2) Als de hoekverandering groter is dan 3°, om de kwaliteit van het buigen te waarborgen en de hoeveelheid handmatige hoekcorrectie te verminderen, kan een zwaaihaak voor het buigen worden geprefabriceerd op basis van de verschillende hoekveranderingen; aangezien de hoek tijdens het buigproces binnen een bepaald bereik zal veranderen, moet de geprefabriceerde zwaaihaak worden geselecteerd volgens Tabel 4 voor verschillende soorten onderdelen. Om de hoek van het onderdeel te laten overeenkomen met de buigmal, kan het onderdeel worden aangepast door op de mal te tikken voordat het aan het einde van het buigproces wordt uitgeladen.

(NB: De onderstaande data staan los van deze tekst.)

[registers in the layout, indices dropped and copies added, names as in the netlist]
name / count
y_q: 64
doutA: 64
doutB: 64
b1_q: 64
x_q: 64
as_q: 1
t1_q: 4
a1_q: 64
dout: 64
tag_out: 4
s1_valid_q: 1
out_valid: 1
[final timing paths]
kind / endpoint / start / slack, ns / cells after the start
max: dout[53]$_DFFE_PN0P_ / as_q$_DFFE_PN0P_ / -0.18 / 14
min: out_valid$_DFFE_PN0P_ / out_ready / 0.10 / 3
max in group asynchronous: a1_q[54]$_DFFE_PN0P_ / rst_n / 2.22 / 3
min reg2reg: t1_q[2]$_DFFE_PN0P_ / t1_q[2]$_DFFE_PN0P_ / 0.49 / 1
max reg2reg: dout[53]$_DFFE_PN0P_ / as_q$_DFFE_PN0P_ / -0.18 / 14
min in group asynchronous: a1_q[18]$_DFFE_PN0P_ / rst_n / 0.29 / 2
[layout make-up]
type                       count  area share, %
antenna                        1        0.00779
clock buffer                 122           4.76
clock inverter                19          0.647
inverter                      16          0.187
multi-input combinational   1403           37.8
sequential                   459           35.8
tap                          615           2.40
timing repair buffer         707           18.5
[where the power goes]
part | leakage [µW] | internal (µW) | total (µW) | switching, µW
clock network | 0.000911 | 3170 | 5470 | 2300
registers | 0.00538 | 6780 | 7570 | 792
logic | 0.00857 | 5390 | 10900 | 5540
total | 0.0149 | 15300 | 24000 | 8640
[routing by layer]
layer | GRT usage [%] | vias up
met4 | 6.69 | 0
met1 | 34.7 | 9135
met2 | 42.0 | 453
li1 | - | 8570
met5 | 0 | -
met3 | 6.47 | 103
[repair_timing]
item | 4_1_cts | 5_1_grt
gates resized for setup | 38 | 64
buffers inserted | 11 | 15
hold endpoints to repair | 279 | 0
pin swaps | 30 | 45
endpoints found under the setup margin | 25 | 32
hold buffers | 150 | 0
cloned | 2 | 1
`src/rtl/lsu_mem_ctrl.sv`:
```
// Load/store initiator between the MEM stage and a word-addressed data memory.
// Optional build macro: LSU_MISALIGN_TRAP_EN (misaligned halfword/word requests return rsp_err).
module lsu_mem_ctrl #(
  parameter int MEM_LAT = 1,
  parameter int ADDR_W  = 5
) (
  input  logic              clk,
  input  logic              rst_n,
  input  logic              req_valid,
  output logic              req_ready,
  input  logic              req_we,
  input  logic [1:0]        req_size,
  input  logic              req_signed,
  input  logic [31:0]       req_addr,
  input  logic [31:0]       req_wdata,
  output logic              rsp_valid,
  input  logic              rsp_ready,
  output logic [31:0]       rsp_rdata,
  output logic              rsp_err,
  output logic              mem_read,
  output logic              mem_write,
  output logic [ADDR_W-1:0] mem_addr,
  output logic [31:0]       mem_wdata,
  input  logic [31:0]       mem_rdata
);

  localparam int CNT_W = (MEM_LAT > 1) ? $clog2(MEM_LAT) : 1;
  localparam logic [CNT_W-1:0] CNT_LAST = CNT_W'(MEM_LAT - 1);

  typedef enum logic [1:0] {IDLE, RD, WR, RESP} state_t;

  state_t             state_q, state_d;
  logic [CNT_W-1:0]   cnt_q, cnt_d;
  logic               we_q, we_d;
  logic [1:0]         size_q, size_d;
  logic               sgn_q, sgn_d;
  logic [1:0]         lane_q, lane_d;
  logic [31:0]        wdata_q, wdata_d;
  logic               mem_read_q, mem_read_d;
  logic               mem_write_q, mem_write_d;
  logic [ADDR_W-1:0]  mem_addr_q, mem_addr_d;
  logic [31:0]        mem_wdata_q, mem_wdata_d;
  logic               rsp_valid_q, rsp_valid_d;
  logic [31:0]        rsp_rdata_q, rsp_rdata_d;
  logic               rsp_err_q, rsp_err_d;
  logic               accept;
  logic               misalign;
  logic               unused_addr;

  // Lane extraction for loads; a word-size request returns the whole word.
  function automatic logic [31:0] load_extract(input logic [31:0] w, input logic [1:0] sz,
                                               input logic [1:0] lane, input logic sgn);
    logic [7:0]  b;
    logic [15:0] h;
    logic [31:0] r;
    b = w[8*lane +: 8];
    h = lane[1] ? w[31:16] : w[15:0];
    case (sz)
      2'b00:   r = {{24{sgn & b[7]}}, b};
      2'b01:   r = {{16{sgn & h[15]}}, h};
      default: r = w;
    endcase
    return r;
  endfunction

  // Replace only the addressed lanes of the sampled word.
  function automatic logic [31:0] store_merge(input logic [31:0] w, input logic [31:0] wd,
                                              input logic [1:0] sz, input logic [1:0] lane);
    logic [31:0] r;
    r = w;
    case (sz)
      2'b00:   r[8*lane +: 8] = wd[7:0];
      2'b01:   if (lane[1]) r[31:16] = wd[15:0]; else r[15:0] = wd[15:0];
      default: r = wd;
    endcase
    return r;
  endfunction

`ifdef LSU_MISALIGN_TRAP_EN
  assign misalign = (req_size == 2'b01) ? req_addr[0] :
                    (req_size[1] ? (req_addr[1:0] != 2'b00) : 1'b0);
`else
  assign misalign = 1'b0;
`endif

  assign unused_addr = ^req_addr[31:ADDR_W+2];
  assign req_ready   = (state_q == IDLE) && rst_n;
  assign accept      = req_valid && req_ready;

  always_comb begin
    state_d     = state_q;
    cnt_d       = cnt_q;
    we_d        = we_q;
    size_d      = size_q;
    sgn_d       = sgn_q;
    lane_d      = lane_q;
    wdata_d     = wdata_q;
    mem_read_d  = 1'b0;
    mem_write_d = 1'b0;
    mem_addr_d  = mem_addr_q;
    mem_wdata_d = mem_wdata_q;
    rsp_valid_d = rsp_valid_q;
    rsp_rdata_d = rsp_rdata_q;
    rsp_err_d   = rsp_err_q;
    case (state_q)
      IDLE: begin
        if (accept) begin
          we_d        = req_we;
          size_d      = req_size;
          sgn_d       = req_signed;
          lane_d      = req_addr[1:0];
          wdata_d     = req_wdata;
          mem_addr_d  = req_addr[ADDR_W+1:2];
          cnt_d       = '0;
          rsp_rdata_d = '0;
          rsp_err_d   = 1'b0;
          if (misalign) begin
            state_d     = RESP;
            rsp_valid_d = 1'b1;
            rsp_err_d   = 1'b1;
          end else if (req_we && req_size[1]) begin
            state_d     = WR;
            mem_write_d = 1'b1;
            mem_wdata_d = req_wdata;
          end else begin
            state_d    = RD;
            mem_read_d = 1'b1;
          end
        end
      end
      RD: begin
        mem_read_d = 1'b1;
        cnt_d      = cnt_q + 1'b1;
        // Last latency cycle: mem_rdata is valid and gets consumed at this edge.
        if (cnt_q == CNT_LAST) begin
          mem_read_d = 1'b0;
          cnt_d      = '0;
          if (we_q) begin
            state_d     = WR;
            mem_write_d = 1'b1;
            mem_wdata_d = store_merge(mem_rdata, wdata_q, size_q, lane_q);
          end else begin
            state_d     = RESP;
            rsp_valid_d = 1'b1;
            rsp_rdata_d = load_extract(mem_rdata, size_q, lane_q, sgn_q);
          end
        end
      end
      WR: begin
        state_d     = RESP;
        rsp_valid_d = 1'b1;
        rsp_rdata_d = '0;
      end
      RESP: begin
        if (rsp_ready) begin
          state_d     = IDLE;
          rsp_valid_d = 1'b0;
        end
      end
      default: state_d = IDLE;
    endcase
  end

  always_ff @(posedge clk) begin
    if (!rst_n) begin
      state_q     <= IDLE;
      cnt_q       <= '0;
      mem_read_q  <= 1'b0;
      mem_write_q <= 1'b0;
      mem_addr_q  <= '0;
      mem_wdata_q <= '0;
      rsp_valid_q <= 1'b0;
      rsp_rdata_q <= '0;
      rsp_err_q   <= 1'b0;
    end else begin
      state_q     <= state_d;
      cnt_q       <= cnt_d;
      mem_read_q  <= mem_read_d;
      mem_write_q <= mem_write_d;
      mem_addr_q  <= mem_addr_d;
      mem_wdata_q <= mem_wdata_d;
      rsp_valid_q <= rsp_valid_d;
      rsp_rdata_q <= rsp_rdata_d;
      rsp_err_q   <= rsp_err_d;
    end
    we_q    <= we_d;
    size_q  <= size_d;
    sgn_q   <= sgn_d;
    lane_q  <= lane_d;
    wdata_q <= wdata_d;
  end

  assign mem_read  = mem_read_q;
  assign mem_write = mem_write_q;
  assign mem_addr  = mem_addr_q;
  assign mem_wdata = mem_wdata_q;
  assign rsp_valid = rsp_valid_q;
  assign rsp_rdata = rsp_rdata_q;
  assign rsp_err   = rsp_err_q;

endmodule

```
`config.mk`:
```
export PLATFORM = sky130hd
export DESIGN_NAME = lsu_mem_ctrl
export DESIGN_NICKNAME = d
export VERILOG_FILES = /design/src/rtl/lsu_mem_ctrl.sv
export SDC_FILE = /design/constraint.sdc
export NUM_CORES = 1
export LEC_CHECK = 0
export CAP_MARGIN = 20
export CORE_MARGIN = 2
export CORE_UTILIZATION = 50
export CTS_CLUSTER_DIAMETER = 100
export DETAILED_ROUTE_END_ITERATION = 10
export GPL_TIMING_DRIVEN = 0
export MAX_ROUTING_LAYER = met4
export PLACE_DENSITY = 0.86
export SYNTH_ARGS = -nofsm -noshare
export SYNTH_HDL_FRONTEND = slang
export SYNTH_SLANG_ARGS = --single-unit
```
`constraint.sdc`:
```
create_clock -name clk -period 4.9 [get_ports clk]
set_input_delay 0.49 -clock clk [delete_from_list [all_inputs] [get_ports clk]]
set_output_delay 0.49 -clock clk [all_outputs]
set_load 0.02 [all_outputs]
```
==> results.sh <==
export IMPL_pwr_share_comb_pct=43.5
export IMPL_finalHoldViolations=0
export IMPL_cts_htree_levels=3
export IMPL_synthArstFlopShare_pct=0
export IMPL_crit_required_ns=4.41
export IMPL_cp_cell_sequence="inv_1 -> ha_1 -> clkbuf_1 -> buf_1 -> and2_1 -> clkdlybuf4s50_1"
export IMPL_ys_ff_latch=112
export IMPL_slowest_delay_ns=0.60
export IMPL_setup_viol=0
export IMPL_cts_tree="built"
export IMPL_grt_max_degree=39
export IMPL_seqPwrFrac_pct=39.1
export IMPL_seq_area_frac_synth_pct=47.8
export IMPL_syn_nets=678
export IMPL_core_area_mm2=0.0108
export IMPL_drive_above_1_share_pct=6.42
export IMPL_leakagePower_nw=2.65
export IMPL_cts_buffers=9
export IMPL_place_worst_setup_slack_ns=1.85
export IMPL_layout_cells_non_filler=872
export IMPL_crit_path_top_delay_cell="clkdlybuf4s50_1"
export IMPL_syn_avg_cell_area_um2=9.73
export IMPL_clk_pin_slew_worst_paths_ns=0.11
export IMPL_min_period_ns=3.29
export IMPL_yosysWarningCount=0
export IMPL_synthSimpleGateAreaFrac_pct=16.9
export IMPL_hpwl_um=14900
export IMPL_timing_fmax_ghz=0.304
export IMPL_die_area_mm2=0.0118
export IMPL_cts_sinks=112
export IMPL_die_h_um=109
export IMPL_relSlewSlack_pct=29.6
export IMPL_synthesis_area_mm2=0.00549
export IMPL_placed_area_mm2=0.00720
export IMPL_multiInputGateArea_mm2=0.00261
export IMPL_routed_wl_um=19100
export IMPL_antenna_found_initial=0
export IMPL_cts_hold_buf=0
export IMPL_critical_path_class="reg -> out"
export IMPL_syn_inst=564
export IMPL_fin_hold_ws_ns=0.464
export IMPL_synth_fa_ha_area_share_pct=2.28
export IMPL_synth_mux_area_share_pct=3.90
export IMPL_drt_first_iter_violations=535
export IMPL_grt_pass1_wl_um=28400
export IMPL_maxSlewViolCount=0
export IMPL_p_clk_share_pct=17.5
export IMPL_finish_utilization_pct=68.7
export IMPL_remaining_drc_errors=0
export IMPL_routedWlPerCell_um=21.9
export IMPL_skew_ns=0.00860
export IMPL_finalCritPeriodShare_pct=67.1
export IMPL_hold_class="reg -> reg"
export IMPL_cts_resized=0
export IMPL_p_total_mw=3.36
export IMPL_post_cts_buffers=0
export IMPL_root_buffer="clkbuf_8"
export IMPL_cts_buffer_depth=2
export IMPL_ys_flop_type="dfxtp_1"
export IMPL_num_nets_final=841
export IMPL_status="finished clean"
export IMPL_io_pins=178
export IMPL_synthDistinctLibCells=58
export IMPL_grt_overflow_total=0
export IMPL_port_buffers=151
export IMPL_rows=38
export IMPL_worstHoldStart="mem_wdata[26]"
export IMPL_switching_power_mw=1.31
export IMPL_grt_pass1_vias=5070
export IMPL_synth_xor_area_share_pct=0
export IMPL_worst_pin_slew_ns=1.05
export IMPL_viasPerCell=6.13
export IMPL_numPlacedInstances=856
export IMPL_cp_start_kind="flip-flop"
export IMPL_internal_power_mw=2.05
export IMPL_synth_edf_count=38
export IMPL_timing_final_ws_setup_ns=1.61
export IMPL_fillers=812
export IMPL_ir_drop_mv=0.404
export IMPL_worstSetupStartpoint="state_q[1]"
export IMPL_cp_end_kind="primary output"
export IMPL_clkLatencyLatePin_ns=0.39
export IMPL_setup_tns_ns=0
export IMPL_firstDrtPassIters=7
export IMPL_vias=5346
export IMPL_rr_startpoint="state_q[1]"
export IMPL_p_per_area_mw_per_mm2=453
export IMPL_register_area_mm2=0.00262
export IMPL_start_util_pct=50.9
export IMPL_crit_path_max_fanout=10
export IMPL_cap_violations=0
export IMPL_rsz0062_at_grt="no"
export IMPL_diodes=0
export IMPL_area_growth_pct=35.0
export IMPL_place_gp_congestion=0.939
export IMPL_crit_arrival_ns=2.80
export IMPL_synth_compound_area_share_pct=24.4
export IMPL_die_w_um=109
export IMPL_sw_frac_of_total_pct=39.1
export IMPL_track_usage_pct=33.4
export IMPL_fin_area_mm2=0.00741
export IMPL_synth_top_family_by_area="compound AO/OA/AOI/OAI gates"
export IMPL_ant_nets=0
==> critical path, delay by kind of cell (launching register included) <==
kind                     cells  cell delay, ns
flip-flops                   1            0.38
adder cells (fa/ha/maj)      1            0.26
AND/OR/NAND/NOR              1            0.19
buffers and inverters        4            1.58
==> layer usage <==
metal	GRT usage, %	vias to the layer above	wire, µm
met4	11.2	0	455
met2	54.6	294	9090
li1	-	2486	-
met5	-	-	0
met1	42.9	2534	8170
met3	4.54	32	1390
==> final timing paths <==
kind	slack, ns	endpoint	depth (start not counted)
worst min-delay path	0.46	mem_wdata[26]	2
worst max-delay path	1.61	req_ready	6
worst min register to register	0.46	mem_wdata[26]	2
worst max register to register	1.97	rsp_rdata[23]	8
==> cell usage after synthesis (6+ instances only) <==
| library cell | number | area [µm²] |
|---|---|---|
| a2111oi_0 | 6 | 52.6 |
| a21oi_1 | 34 | 170 |
| a221o_1 | 16 | 160 |
| a221oi_1 | 24 | 210 |
| a32o_1 | 17 | 170 |
| and3_1 | 9 | 56.3 |
| buf_1 | 8 | 30.0 |
| buf_2 | 8 | 40.0 |
| clkbuf_1 | 30 | 113 |
| dfxtp_1 | 74 | 1480 |
| edfxtp_1 | 38 | 1140 |
| ha_1 | 10 | 125 |
| inv_1 | 10 | 37.5 |
| mux2_2 | 9 | 101 |
| mux2i_1 | 9 | 90.1 |
| nand2_1 | 87 | 327 |
| nand2b_1 | 21 | 131 |
| nand3_1 | 9 | 45.0 |
| nand4_1 | 16 | 100 |
| nand4b_1 | 8 | 70.1 |
| nor2_1 | 11 | 41.3 |
| o21ai_0 | 34 | 170 |
| o2bb2ai_1 | 7 | 61.3 |
| o31ai_1 | 25 | 188 |
==> cells by family (layout without fill, tap and decap cells) <==
| family | Yosys count | in the layout |
|---|---|---|
| AOI/OAI and AO/OA | 181 | 181 |
| and+or+nand+nor | 180 | 180 |
| DFF | 112 | 112 |
| buffers and inverters | 61 | 229 |
| muxes | 19 | 19 |
| adders and majority gates | 10 | 10 |
| other | 1 | 1 |
==> power groups by stage <==
| stage | Sequential [mW] | Combinational (mW) | Clock, mW |
|---|---|---|---|
| after global routing | 1.33 | 1.56 | 0.626 |
| after detailed placement | 1.33 | 1.44 | 0 |
| after CTS | 1.31 | 1.45 | 0.592 |
| after global placement | 1.32 | 1.41 | 0 |
| final | 1.31 | 1.46 | 0.587 |
| after floorplan | 1.50 | 0.617 | 0 |
==> flip-flops by register name, summed over array words and instances (netlist names), 2 cells and up <==
| name | count |
|---|---|
| mem_wdata | 32 |
| rsp_rdata | 32 |
| wdata_q | 32 |
| mem_addr | 5 |
| lane_q | 2 |
| size_q | 2 |
| state_q | 2 |
==> final cells by class <==
type                    instances  area share [%]
clock buffers                  10            1.86
well taps                     140            2.36
plain buffers                  50            2.94
multi-input cells             391            35.2
clock inverters                 6            1.03
flip-flops and latches        112            35.4
inverters                      11           0.557
repair buffers                152            20.7
==> layout by cell type (no fill, tap or decap), types with 17 or more instances in the layout <==
cell type	n
clkdlybuf4s50_1	151
nand2_1	87
dfxtp_1	74
edfxtp_1	38
a21oi_1	34
o21ai_0	34
clkbuf_1	29
o31ai_1	25
a221oi_1	24
nand2b_1	21
a32o_1	17
Note: power is estimated with default switching activity, not from simulation.
<file path="src/rtl/fp_norm_pipe.sv">
// fp_norm_pipe: two-stage pipelined leading-one normaliser for the FP multiplier datapath.
// Latency 2 cycles from accept to out_valid; 1 transaction/cycle; holds at most 2 in flight.
// Backpressure: out_ready=0 freezes stage 2 and then stage 1; in_ready drops when both are full.
//
// Ports:
//   clk, rst_n            clock (rising edge), asynchronous active-low reset
//   in_valid/in_ready     input handshake; in_mant (MANT_W) and in_exp (EXP_W) sampled on accept
//   out_valid/out_ready   output handshake
//   out_mant, out_exp     normalised mantissa and adjusted biased exponent
//   out_shift (SH_W)      left shift actually applied
//   out_zero, out_denorm  input mantissa was zero / result is subnormal (exponent clamped to 0)
//
// Build option: define FP_NORM_FLUSH_EN to flush every underflowing result to zero
// (out_zero=1, out_denorm=1, data 0). Default build produces gradual subnormals.

module fp_norm_pipe #(
    parameter  int MANT_W = 24,
    parameter  int EXP_W  = 8,
    localparam int SH_W   = $clog2(MANT_W + 1)
) (
    input  logic              clk,
    input  logic              rst_n,
    input  logic              in_valid,
    output logic              in_ready,
    input  logic [MANT_W-1:0] in_mant,
    input  logic [EXP_W-1:0]  in_exp,
    output logic              out_valid,
    input  logic              out_ready,
    output logic [MANT_W-1:0] out_mant,
    output logic [EXP_W-1:0]  out_exp,
    output logic [SH_W-1:0]   out_shift,
    output logic              out_zero,
    output logic              out_denorm
);

    // Compare width: wide enough for both the exponent plus a borrow bit and the lzc.
    localparam int CW = ((EXP_W + 1) > SH_W) ? (EXP_W + 1) : SH_W;

    // ------------------------------------------------------------------
    // Handshake
    // ------------------------------------------------------------------
    logic r_v1;
    logic r_v2;
    logic w_adv1;
    logic w_adv2;

    assign w_adv2    = !r_v2 || out_ready;
    assign w_adv1    = !r_v1 || w_adv2;
    assign in_ready  = w_adv1;
    assign out_valid = r_v2;

    // ------------------------------------------------------------------
    // Stage 1: leading-zero count
    // ------------------------------------------------------------------
    logic [SH_W-1:0] w_lzc;

    // Scan upward so the highest set bit is the last writer; all-zero keeps MANT_W.
    always_comb begin
        w_lzc = SH_W'(MANT_W);
        for (int i = 0; i < MANT_W; i++) begin
            if (in_mant[i]) begin
                w_lzc = SH_W'(MANT_W - 1 - i);
            end
        end
    end

    logic [MANT_W-1:0] r_s1_mant;
    logic [EXP_W-1:0]  r_s1_exp;
    logic [SH_W-1:0]   r_s1_lzc;
    logic              r_s1_zero;

    always_ff @(posedge clk or negedge rst_n) begin
        if (!rst_n) begin
            r_v1      <= 1'b0;
            r_s1_mant <= '0;
            r_s1_exp  <= '0;
            r_s1_lzc  <= '0;
            r_s1_zero <= 1'b0;
        end else if (w_adv1) begin
            r_v1 <= in_valid;
            // Data only moves on a real accept; idle cycles leave the registers quiet.
            if (in_valid) begin
                r_s1_mant <= in_mant;
                r_s1_exp  <= in_exp;
                r_s1_lzc  <= w_lzc;
                r_s1_zero <= (in_mant == '0);
            end
        end
    end

    // ------------------------------------------------------------------
    // Stage 2: shift and exponent adjust
    // ------------------------------------------------------------------
    logic [CW-1:0]     w_exp_c;
    logic [CW-1:0]     w_lzc_c;
    logic [CW-1:0]     w_sub;
    logic              w_norm_ok;
    logic [SH_W-1:0]   w_uf_shift;

    assign w_exp_c = CW'(r_s1_exp);
    assign w_lzc_c = CW'(r_s1_lzc);
    // Widened subtraction cannot wrap: a set MSB is a borrow, i.e. exp < lzc.
    assign w_sub     = w_exp_c - w_lzc_c;
    assign w_norm_ok = !w_sub[CW-1] && (w_sub != '0);

    // On underflow exp <= lzc <= MANT_W, so exp fits in SH_W bits. Shifting by exp-1
    // leaves the exponent at the subnormal encoding 0 (implicit weight of exponent 1).
    assign w_uf_shift = (r_s1_exp == '0) ? '0 : (SH_W'(r_s1_exp) - SH_W'(1));

    logic [MANT_W-1:0] w_nx_mant;
    logic [EXP_W-1:0]  w_nx_exp;
    logic [SH_W-1:0]   w_nx_shift;
    logic              w_nx_zero;
    logic              w_nx_denorm;

    always_comb begin
        w_nx_mant   = '0;
        w_nx_exp    = '0;
        w_nx_shift  = '0;
        w_nx_zero   = 1'b0;
        w_nx_denorm = 1'b0;
        if (r_s1_zero) begin
            w_nx_zero = 1'b1;
        end else if (w_norm_ok) begin
            w_nx_shift = r_s1_lzc;
            w_nx_mant  = r_s1_mant << r_s1_lzc;
            w_nx_exp   = w_sub[EXP_W-1:0];
        end else begin
`ifdef FP_NORM_FLUSH_EN
            // Denorm flag survives the flush so rounding can still raise underflow.
            w_nx_zero   = 1'b1;
            w_nx_denorm = 1'b1;
`else
            w_nx_shift  = w_uf_shift;
            w_nx_mant   = r_s1_mant << w_uf_shift;
            w_nx_denorm = 1'b1;
`endif
        end
    end

    logic [MANT_W-1:0] r_out_mant;
    logic [EXP_W-1:0]  r_out_exp;
    logic [SH_W-1:0]   r_out_shift;
    logic              r_out_zero;
    logic              r_out_denorm;

    always_ff @(posedge clk or negedge rst_n) begin
        if (!rst_n) begin
            r_v2         <= 1'b0;
            r_out_mant   <= '0;
            r_out_exp    <= '0;
            r_out_shift  <= '0;
            r_out_zero   <= 1'b0;
            r_out_denorm <= 1'b0;
        end else if (w_adv2) begin
            r_v2 <= r_v1;
            if (r_v1) begin
                r_out_mant   <= w_nx_mant;
                r_out_exp    <= w_nx_exp;
                r_out_shift  <= w_nx_shift;
                r_out_zero   <= w_nx_zero;
                r_out_denorm <= w_nx_denorm;
            end
        end
    end

    assign out_mant   = r_out_mant;
    assign out_exp    = r_out_exp;
    assign out_shift  = r_out_shift;
    assign out_zero   = r_out_zero;
    assign out_denorm = r_out_denorm;

endmodule

</file>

Tabel 4 Selectie van geprefabriceerde afschuiningen voor het buigen
Buigvorm | Rand in | Rand uit | ||
Deel afgeschuinde vorm | Open zwaaihaak | Gesloten schuine kant | Open zwaaihaak | Gesloten schuine kant |
Geprefabriceerde hoekafwijkingsrichting | Te klein | Te groot | Te groot | Te klein |
3) Op een revolverbuigmachine is het mogelijk om tijdens het buigen deelafschuiningen te maken met een nauwkeurigheid tot ±30'.
(3) Buigen van profielen met variabele doorsnede
Algemeen profiel buigen wordt uitgevoerd bij een constante doorsnede en dikte, maar voor de volgende types profielen met variabele dikte kan het buigen ook worden uitgevoerd door de nodige maatregelen te nemen:
1) Een profiel met een gelijkmatig toenemende doorsnede van klein naar groot kan gebogen worden op een draaischijfbuigmachine. Begin met buigen vanaf het uiteinde met de kleinste doorsnede, gebruik aanvankelijk een kleinere trekkracht en verhoog geleidelijk de trekkracht naarmate de doorsnede groter wordt totdat de uiteindelijke vorm is gevormd.
2) Gelijkmatig verdikte S-vormige delen. De gepaarde combinatie buigmethode kan worden gebruikt, en het uiteinde met de kleinste doorsnede wordt gebruikt als het combinatie uiteinde, zoals getoond in Figuur 9.